**Task details:** Check the records below line by line. Give the count of lines with "Shared", and nothing else.

[Saved entries]
══════
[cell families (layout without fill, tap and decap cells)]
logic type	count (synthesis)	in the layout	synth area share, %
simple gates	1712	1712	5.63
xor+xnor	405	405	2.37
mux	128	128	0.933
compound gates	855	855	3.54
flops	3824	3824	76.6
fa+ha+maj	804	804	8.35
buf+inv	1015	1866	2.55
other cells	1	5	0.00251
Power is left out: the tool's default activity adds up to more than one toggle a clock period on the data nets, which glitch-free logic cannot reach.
## config.mk

```make
export PLATFORM = sky130hd
export DESIGN_NAME = multi_input_sampled_debouncer
export DESIGN_NICKNAME = d
export VERILOG_FILES = /design/src/rtl/misd_pkg.sv /design/src/rtl/misd_channel.sv /design/src/rtl/multi_input_sampled_debouncer.sv
export SDC_FILE = /design/constraint.sdc
export NUM_CORES = 1
export LEC_CHECK = 0
export BUFFER_PORTS_ARGS = -buffer_cell sky130_fd_sc_hd__buf_2
export CORE_AREA = 2 2 141 143
export CTS_CLUSTER_SIZE = 14
export DETAILED_ROUTE_END_ITERATION = 6
export DIE_AREA = 0 0 143 145
export GPL_TIMING_DRIVEN = 0
export PLACE_DENSITY_LB_ADDON = 0.2
export SLEW_MARGIN = 20
export SYNTH_ARGS = -nofsm -noshare
export SYNTH_HDL_FRONTEND = slang
export SYNTH_SLANG_ARGS = --single-unit
```

## constraint.sdc

```tcl
create_clock -name clock -period 7.4 [get_ports clock]
set_input_delay 1.48 -clock clock [delete_from_list [all_inputs] [get_ports clock]]
set_output_delay 1.48 -clock clock [all_outputs]
set_load 0.01 [all_outputs]
```

## src/rtl/misd_pkg.sv

```systemverilog
// ----------------------------------------------------------------------------
// misd_pkg
// Shared types, register indexes and reset values for the sampled debouncer.
// ----------------------------------------------------------------------------
package misd_pkg;

   // Channels built into the block (upper bound of the CHANNELS parameter)
   localparam int NUM_CH     = 3;
   localparam int CNT_W      = 8;
   localparam int CSR_IDX_W  = 3;

   // Channel status codes
   typedef enum logic [1:0] {
      STATUS_UNKNOWN = 2'd0,
      STATUS_OFF     = 2'd1,
      STATUS_ON      = 2'd2
   } status_type;

   // Configuration register indexes
   typedef enum logic [CSR_IDX_W-1:0] {
      CSR_START_DELAY    = 3'd0,
      CSR_SAMPLE_PER_CH0 = 3'd1,
      CSR_SAMPLE_PER_CH1 = 3'd2,
      CSR_SAMPLE_PER_CH2 = 3'd3,
      CSR_CONFIRM_CH0    = 3'd4,
      CSR_CONFIRM_CH1    = 3'd5,
      CSR_CONFIRM_CH2    = 3'd6
   } csr_index_type;

   // Reset values of the configuration registers
   localparam logic [CNT_W-1:0] START_DELAY_RST = 8'd20;
   localparam logic [CNT_W-1:0] SAMPLE_PER_RST [NUM_CH] = '{8'd20, 8'd20, 8'd5};
   localparam logic [CNT_W-1:0] CONFIRM_RST    [NUM_CH] = '{8'd3, 8'd3, 8'd2};

   // Per-channel configuration handed to a channel
   typedef struct packed {
      logic [CNT_W-1:0] start_delay;
      logic [CNT_W-1:0] sample_period;
      logic [CNT_W-1:0] confirm_count;
   } ch_cfg_type;

   // Per-channel control from the top level
   typedef struct packed {
      logic advance;   // item accepted this cycle
      logic reinit;    // restart the channel before its step
   } ch_ctrl_type;

endpackage

```

## src/rtl/misd_channel.sv

```systemverilog
// ----------------------------------------------------------------------------
// misd_channel
// One debounce channel: start delay, sample period and confirm counting.
// ----------------------------------------------------------------------------
module misd_channel
   import misd_pkg::*;
(
   input  logic        clock,
   input  logic        reset,
   input  ch_cfg_type  cfg,
   input  ch_ctrl_type ctrl,
   input  logic        level,
   output status_type  status_in
);

   logic [CNT_W-1:0] start_count_ff,  start_count_in;
   logic             polling_ff,      polling_in;
   logic [CNT_W-1:0] period_count_ff, period_count_in;
   logic [CNT_W-1:0] same_count_ff,   same_count_in;
   logic             last_level_ff,   last_level_in;
   logic             last_valid_ff,   last_valid_in;
   status_type       status_ff;

   // Values the step starts from, after an optional restart
   logic [CNT_W-1:0] b_start, b_period, b_same;
   logic             b_polling, b_last, b_valid, match;
   status_type       b_status;
   logic [CNT_W-1:0] same_next;

   always_comb begin
      if (ctrl.reinit) begin
         b_start   = cfg.start_delay;
         b_polling = 1'b0;
         b_period  = CNT_W'(1);
         b_same    = CNT_W'(1);
         b_last    = 1'b0;
         b_valid   = 1'b0;
         b_status  = STATUS_UNKNOWN;
      end else begin
         b_start   = start_count_ff;
         b_polling = polling_ff;
         b_period  = period_count_ff;
         b_same    = same_count_ff;
         b_last    = last_level_ff;
         b_valid   = last_valid_ff;
         b_status  = status_ff;
      end

      // Sample evaluation: count equal samples, saturating at confirm count
      match = b_valid && (level == b_last);
      if (match) begin
         same_next = (b_same < cfg.confirm_count) ? b_same + CNT_W'(1) : b_same;
      end else begin
         same_next = CNT_W'(1);
      end

      start_count_in  = b_start;
      polling_in      = b_polling;
      period_count_in = b_period;
      same_count_in   = b_same;
      last_level_in   = b_last;
      last_valid_in   = b_valid;
      status_in       = b_status;

      // Advance one tick: wait out the start delay, then poll
      if (b_polling) begin
         if (b_period[CNT_W-1:1] == '0) begin
            same_count_in   = same_next;
            last_level_in   = level;
            last_valid_in   = 1'b1;
            period_count_in = cfg.sample_period;
            if (same_next >= cfg.confirm_count) begin
               status_in = level ? STATUS_ON : STATUS_OFF;
            end
         end else begin
            period_count_in = b_period - CNT_W'(1);
         end
      end else begin
         if (b_start[CNT_W-1:1] == '0) begin
            polling_in = 1'b1;
         end else begin
            start_count_in = b_start - CNT_W'(1);
         end
      end
   end

   // Update state on each accepted item
   always_ff @(posedge clock) begin
      if (reset) begin
         start_count_ff  <= START_DELAY_RST;
         polling_ff      <= 1'b0;
         period_count_ff <= CNT_W'(1);
         same_count_ff   <= CNT_W'(1);
         last_level_ff   <= 1'b0;
         last_valid_ff   <= 1'b0;
         status_ff       <= STATUS_UNKNOWN;
      end else if (ctrl.advance) begin
         start_count_ff  <= start_count_in;
         polling_ff      <= polling_in;
         period_count_ff <= period_count_in;
         same_count_ff   <= same_count_in;
         last_level_ff   <= last_level_in;
         last_valid_ff   <= last_valid_in;
         status_ff       <= status_in;
      end
   end

endmodule

```

## src/rtl/multi_input_sampled_debouncer.sv

```systemverilog
// ----------------------------------------------------------------------------
// multi_input_sampled_debouncer
// Three-channel counter-based input debouncer driven by one item per tick.
// ----------------------------------------------------------------------------
// Each item is one main tick carrying three pin levels and a peripheral-power
// flag; each item yields exactly one result item with the three channel
// statuses (0 unknown, 1 off, 2 on). The block takes one item per cycle
// while the skid entry is empty: the channel counters update in a single
// pass of short logic when the item is accepted, and the status lands in a
// result register backed by a one-entry skid stage, so a new item is taken
// even while one result waits. Configuration must be written through csr_*
// only while idle; the block itself does not enforce this. A new start delay
// reaches only channel 0, when it is restarted by low peripheral power.
module multi_input_sampled_debouncer
   import misd_pkg::*;
#(
   parameter int CHANNELS = NUM_CH
)(
   input  logic                 clock,
   input  logic                 reset,
   input  logic                 req_valid,
   output logic                 req_ready,
   input  logic                 req_level_ch0,
   input  logic                 req_level_ch1,
   input  logic                 req_level_ch2,
   input  logic                 req_periph_power_on,
   output logic                 rsp_valid,
   input  logic                 rsp_ready,
   output logic [1:0]           rsp_status_ch0,
   output logic [1:0]           rsp_status_ch1,
   output logic [1:0]           rsp_status_ch2,
   input  logic                 csr_write,
   input  logic [CSR_IDX_W-1:0] csr_index,
   input  logic [CNT_W-1:0]     csr_wdata
);

   logic [CNT_W-1:0] start_delay_ff;
   logic [CNT_W-1:0] sample_period_ff [NUM_CH];
   logic [CNT_W-1:0] confirm_count_ff [NUM_CH];

   // Configuration writes; unknown indexes are dropped
   always_ff @(posedge clock) begin
      if (reset) begin
         start_delay_ff <= START_DELAY_RST;
         for (int i = 0; i < NUM_CH; i++) begin
            sample_period_ff[i] <= SAMPLE_PER_RST[i];
            confirm_count_ff[i] <= CONFIRM_RST[i];
         end
      end else if (csr_write) begin
         case (csr_index)
            CSR_START_DELAY:    start_delay_ff      <= csr_wdata;
            CSR_SAMPLE_PER_CH0: sample_period_ff[0] <= csr_wdata;
            CSR_SAMPLE_PER_CH1: sample_period_ff[1] <= csr_wdata;
            CSR_SAMPLE_PER_CH2: sample_period_ff[2] <= csr_wdata;
            CSR_CONFIRM_CH0:    confirm_count_ff[0] <= csr_wdata;
            CSR_CONFIRM_CH1:    confirm_count_ff[1] <= csr_wdata;
            CSR_CONFIRM_CH2:    confirm_count_ff[2] <= csr_wdata;
            default: ;
         endcase
      end
   end

   logic       accept;
   logic       levels [NUM_CH];
   status_type status_in [NUM_CH];

   assign accept    = req_valid && req_ready;
   assign levels[0] = req_level_ch0;
   assign levels[1] = req_level_ch1;
   assign levels[2] = req_level_ch2;

   // Build the configured channels; the rest report unknown
   for (genvar c = 0; c < NUM_CH; c++) begin : g_ch
      if (c < CHANNELS) begin : g_on
         ch_cfg_type  cfg;
         ch_ctrl_type ctrl;

         assign cfg.start_delay   = start_delay_ff;
         assign cfg.sample_period = sample_period_ff[c];
         assign cfg.confirm_count = confirm_count_ff[c];
         assign ctrl.advance      = accept;
         assign ctrl.reinit       = (c == 0) ? !req_periph_power_on : 1'b0;

         misd_channel u_channel (
            .clock     (clock),
            .reset     (reset),
            .cfg       (cfg),
            .ctrl      (ctrl),
            .level     (levels[c]),
            .status_in (status_in[c])
         );
      end else begin : g_off
         assign status_in[c] = STATUS_UNKNOWN;
      end
   end

   // Result register plus skid entry
   logic       out_valid_ff, skid_valid_ff;
   status_type out_data_ff  [NUM_CH];
   status_type skid_data_ff [NUM_CH];
   logic       drain;

   assign req_ready = !skid_valid_ff;
   assign drain     = out_valid_ff && rsp_ready;

   always_ff @(posedge clock) begin
      if (reset) begin
         out_valid_ff  <= 1'b0;
         skid_valid_ff <= 1'b0;
      end else begin
         if (skid_valid_ff) begin
            // refill the result register from the skid entry
            if (drain) begin
               out_valid_ff  <= 1'b1;
               skid_valid_ff <= 1'b0;
            end
         end else if (accept) begin
            if (!out_valid_ff || drain) begin
               out_valid_ff <= 1'b1;
            end else begin
               skid_valid_ff <= 1'b1;
            end
         end else if (drain) begin
            out_valid_ff <= 1'b0;
         end
      end
   end

   // Payload moves without reset
   always_ff @(posedge clock) begin
      if (skid_valid_ff) begin
         if (drain) begin
            out_data_ff <= skid_data_ff;
         end
      end else if (accept) begin
         if (!out_valid_ff || drain) begin
            out_data_ff <= status_in;
         end else begin
            skid_data_ff <= status_in;
         end
      end
   end

   assign rsp_valid      = out_valid_ff;
   assign rsp_status_ch0 = out_data_ff[0];
   assign rsp_status_ch1 = out_data_ff[1];
   assign rsp_status_ch2 = out_data_ff[2];

endmodule
```
File: src/rtl/core/dfbc_pkg.sv
// Shared types and constants for the directional focus best-candidate selector.
`timescale 1ns / 1ps

package dfbc_pkg;

	// Coordinate width; the port structs below are built on it.
	localparam int COORD_WIDTH = 16;
	localparam int ID_WIDTH    = 16;
	localparam int DIR_W       = 3;

	// Configuration port
	localparam int CFG_INDEX_W = 3;
	localparam int CFG_DATA_W  = COORD_WIDTH;

	localparam logic [CFG_INDEX_W-1:0] REG_NODE_LEFT   = 3'd0;
	localparam logic [CFG_INDEX_W-1:0] REG_NODE_TOP    = 3'd1;
	localparam logic [CFG_INDEX_W-1:0] REG_NODE_RIGHT  = 3'd2;
	localparam logic [CFG_INDEX_W-1:0] REG_NODE_BOTTOM = 3'd3;
	localparam logic [CFG_INDEX_W-1:0] REG_SEARCH_DIR  = 3'd4;

	// Search direction codes; any other code never yields a candidate
	localparam logic [DIR_W-1:0] DIR_UP    = 3'd0;
	localparam logic [DIR_W-1:0] DIR_DOWN  = 3'd1;
	localparam logic [DIR_W-1:0] DIR_LEFT  = 3'd2;
	localparam logic [DIR_W-1:0] DIR_RIGHT = 3'd3;

	// Weight on the squared major gap: 13, scaled by 4 with the minor term
	localparam int MAJOR_WEIGHT = 52;

	typedef logic signed [COORD_WIDTH-1:0] coord_t;

	typedef struct packed {
		coord_t left;
		coord_t top;
		coord_t right;
		coord_t bottom;
	} box_t;

	// Input beat
	typedef struct packed {
		coord_t                cand_left;
		coord_t                cand_top;
		coord_t                cand_right;
		coord_t                cand_bottom;
		logic [ID_WIDTH-1:0]   cand_id;
		logic                  last_cand;
	} cand_t;

	// Output beat
	typedef struct packed {
		logic                  took_new;
		logic [ID_WIDTH-1:0]   best_id;
		logic                  found;
		logic                  search_done;
	} result_t;

endpackage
══════
**Exercise answer:** 2